それを証拠に、黒覆面のあの目だ。喜んでいるとも蔑んでいるとも取れる目。生駒でおれを殺そうとした黒覆面の男は紛れもなく、おれを憎んでいた。
ところが鍋倉としてはあの当時、誰かに恨まれることなんて全く身に覚えもない。あの目の色がおれの勘違いであったらそうであってほしいと思っていた。が、どう考えても間違いではない。もしそれを間違いだというならおれにでも分かるように説明してほしい。なぜ、黒覆面の男はおれをもがき苦しませ、オオカミに八つ裂きにされるような目に会わせたかということを。
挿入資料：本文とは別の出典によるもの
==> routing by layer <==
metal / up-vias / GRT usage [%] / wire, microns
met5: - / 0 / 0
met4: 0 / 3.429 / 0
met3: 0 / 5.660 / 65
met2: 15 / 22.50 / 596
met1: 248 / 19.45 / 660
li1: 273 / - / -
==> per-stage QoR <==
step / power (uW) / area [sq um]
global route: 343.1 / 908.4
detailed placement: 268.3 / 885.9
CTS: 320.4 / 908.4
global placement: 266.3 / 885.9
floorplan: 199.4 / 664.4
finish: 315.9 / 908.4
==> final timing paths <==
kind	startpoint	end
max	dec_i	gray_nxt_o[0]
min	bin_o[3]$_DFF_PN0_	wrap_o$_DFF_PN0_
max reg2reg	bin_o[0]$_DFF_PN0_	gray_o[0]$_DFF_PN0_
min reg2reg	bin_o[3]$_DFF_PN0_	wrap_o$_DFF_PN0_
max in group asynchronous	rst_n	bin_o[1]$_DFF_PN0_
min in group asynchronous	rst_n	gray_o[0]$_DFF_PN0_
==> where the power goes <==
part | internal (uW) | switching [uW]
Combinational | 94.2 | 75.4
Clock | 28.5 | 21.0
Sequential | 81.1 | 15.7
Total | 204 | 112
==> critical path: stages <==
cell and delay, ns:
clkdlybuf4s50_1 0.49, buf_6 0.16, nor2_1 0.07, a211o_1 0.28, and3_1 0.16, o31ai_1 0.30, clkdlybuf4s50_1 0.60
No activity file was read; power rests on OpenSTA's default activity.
[src/rtl/xor_stream_ctrl_if.sv]
// Bundled start/config, memory-read and output-stream signals for xor_stream_ctrl.
// master = front-end/memory/consumer side, slave = the sequencer.
interface xor_stream_ctrl_if #(
  parameter int unsigned ADDR_W = 8
);
  logic              start;
  logic [ADDR_W-1:0] base_addr;
  logic [ADDR_W-1:0] len;
  logic [7:0]        key_in;
  logic              busy;
  logic              done;
  logic [ADDR_W-1:0] mem_addr;
  logic              mem_rd;
  logic [7:0]        mem_data;
  logic [7:0]        out_data;
  logic              out_valid;
  logic              out_ready;

  modport master (
    output start, base_addr, len, key_in, mem_data, out_ready,
    input  busy, done, mem_addr, mem_rd, out_data, out_valid
  );

  modport slave (
    input  start, base_addr, len, key_in, mem_data, out_ready,
    output busy, done, mem_addr, mem_rd, out_data, out_valid
  );
endinterface

[src/rtl/xor_stream_ctrl.sv]
// Byte-XOR stream sequencer: fetches len bytes from a sync memory, XORs with a key, streams out.
// Optional XOR_KEY_ROLL_EN: rotate the key left by one after every accepted byte.
module xor_stream_ctrl #(
  parameter int unsigned ADDR_W      = 8,
  parameter logic [7:0]  KEY_DEFAULT = 8'h0D
) (
  input logic              clk,
  input logic              rst,
  xor_stream_ctrl_if.slave bus
);

  localparam int unsigned KEY_W = 8;

  localparam logic [2:0] S_IDLE = 3'd0;
  localparam logic [2:0] S_READ = 3'd1;
  localparam logic [2:0] S_LOAD = 3'd2;
  localparam logic [2:0] S_SEND = 3'd3;
  localparam logic [2:0] S_DONE = 3'd4;

  logic [2:0]        r_state;
  logic [ADDR_W-1:0] r_addr;
  logic [ADDR_W-1:0] r_rem;
  logic [KEY_W-1:0]  r_key;
  logic [KEY_W-1:0]  r_out_data;
  logic [ADDR_W-1:0] r_mem_addr;
  logic              r_busy;
  logic              r_done;
  logic              r_mem_rd;
  logic              r_out_valid;

  logic [2:0]        w_state_nxt;
  logic [ADDR_W-1:0] w_addr_nxt;
  logic [ADDR_W-1:0] w_rem_nxt;
  logic [KEY_W-1:0]  w_key_nxt;
  logic [KEY_W-1:0]  w_out_data_nxt;
  logic [ADDR_W-1:0] w_mem_addr_nxt;

  // Next-state and next-value logic; outputs are registered from the next state.
  always_comb begin
    w_state_nxt    = r_state;
    w_addr_nxt     = r_addr;
    w_rem_nxt      = r_rem;
    w_key_nxt      = r_key;
    w_out_data_nxt = r_out_data;
    w_mem_addr_nxt = r_mem_addr;
    case (r_state)
      S_IDLE: begin
        if (bus.start) begin
          w_addr_nxt  = bus.base_addr;
          w_rem_nxt   = bus.len;
          w_key_nxt   = (bus.key_in == KEY_W'(0)) ? KEY_DEFAULT : bus.key_in;
          w_state_nxt = (bus.len != ADDR_W'(0)) ? S_READ : S_DONE;
        end
      end
      S_READ: w_state_nxt = S_LOAD;
      S_LOAD: begin
        w_out_data_nxt = bus.mem_data ^ r_key;
        w_addr_nxt     = r_addr + ADDR_W'(1);
        w_rem_nxt      = r_rem - ADDR_W'(1);
        w_state_nxt    = S_SEND;
      end
      S_SEND: begin
        if (bus.out_ready) begin
`ifdef XOR_KEY_ROLL_EN
          w_key_nxt = {r_key[KEY_W-2:0], r_key[KEY_W-1]};
`endif
          w_state_nxt = (r_rem == ADDR_W'(0)) ? S_DONE : S_READ;
        end
      end
      S_DONE:  w_state_nxt = S_IDLE;
      default: w_state_nxt = S_IDLE;
    endcase
    // Address is presented alongside the read strobe, both registered.
    if (w_state_nxt == S_READ) begin
      w_mem_addr_nxt = w_addr_nxt;
    end
  end

  always_ff @(posedge clk) begin
    if (rst) begin
      r_state     <= S_IDLE;
      r_addr      <= '0;
      r_rem       <= '0;
      r_key       <= '0;
      r_out_data  <= '0;
      r_mem_addr  <= '0;
      r_busy      <= 1'b0;
      r_done      <= 1'b0;
      r_mem_rd    <= 1'b0;
      r_out_valid <= 1'b0;
    end else begin
      r_state     <= w_state_nxt;
      r_addr      <= w_addr_nxt;
      r_rem       <= w_rem_nxt;
      r_key       <= w_key_nxt;
      r_out_data  <= w_out_data_nxt;
      r_mem_addr  <= w_mem_addr_nxt;
      r_busy      <= (w_state_nxt != S_IDLE);
      r_done      <= (w_state_nxt == S_DONE);
      r_mem_rd    <= (w_state_nxt == S_READ);
      r_out_valid <= (w_state_nxt == S_SEND);
    end
  end

  assign bus.busy      = r_busy;
  assign bus.done      = r_done;
  assign bus.mem_addr  = r_mem_addr;
  assign bus.mem_rd    = r_mem_rd;
  assign bus.out_data  = r_out_data;
  assign bus.out_valid = r_out_valid;

endmodule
佐近次の話は疑うべくもなく、紛れもない。黒覆面の男は今出川鬼善その人!
だとしたら、事はそれだけじゃぁ収まらない。鬼善が黒覆面の男なら法性寺で工藤のおっさんを千手観音で殴ったやつもあいつ。だとすれば、法然様の遺骸略奪もやつの悪行が遠因ということになる。いや、あるいはそれも計画のうちだったのかもしれない。そもそも盗人をし平安京を恐怖に陥れる一方で、今出川一門を使って公家の私邸の警固をし、日銭も稼いでいた。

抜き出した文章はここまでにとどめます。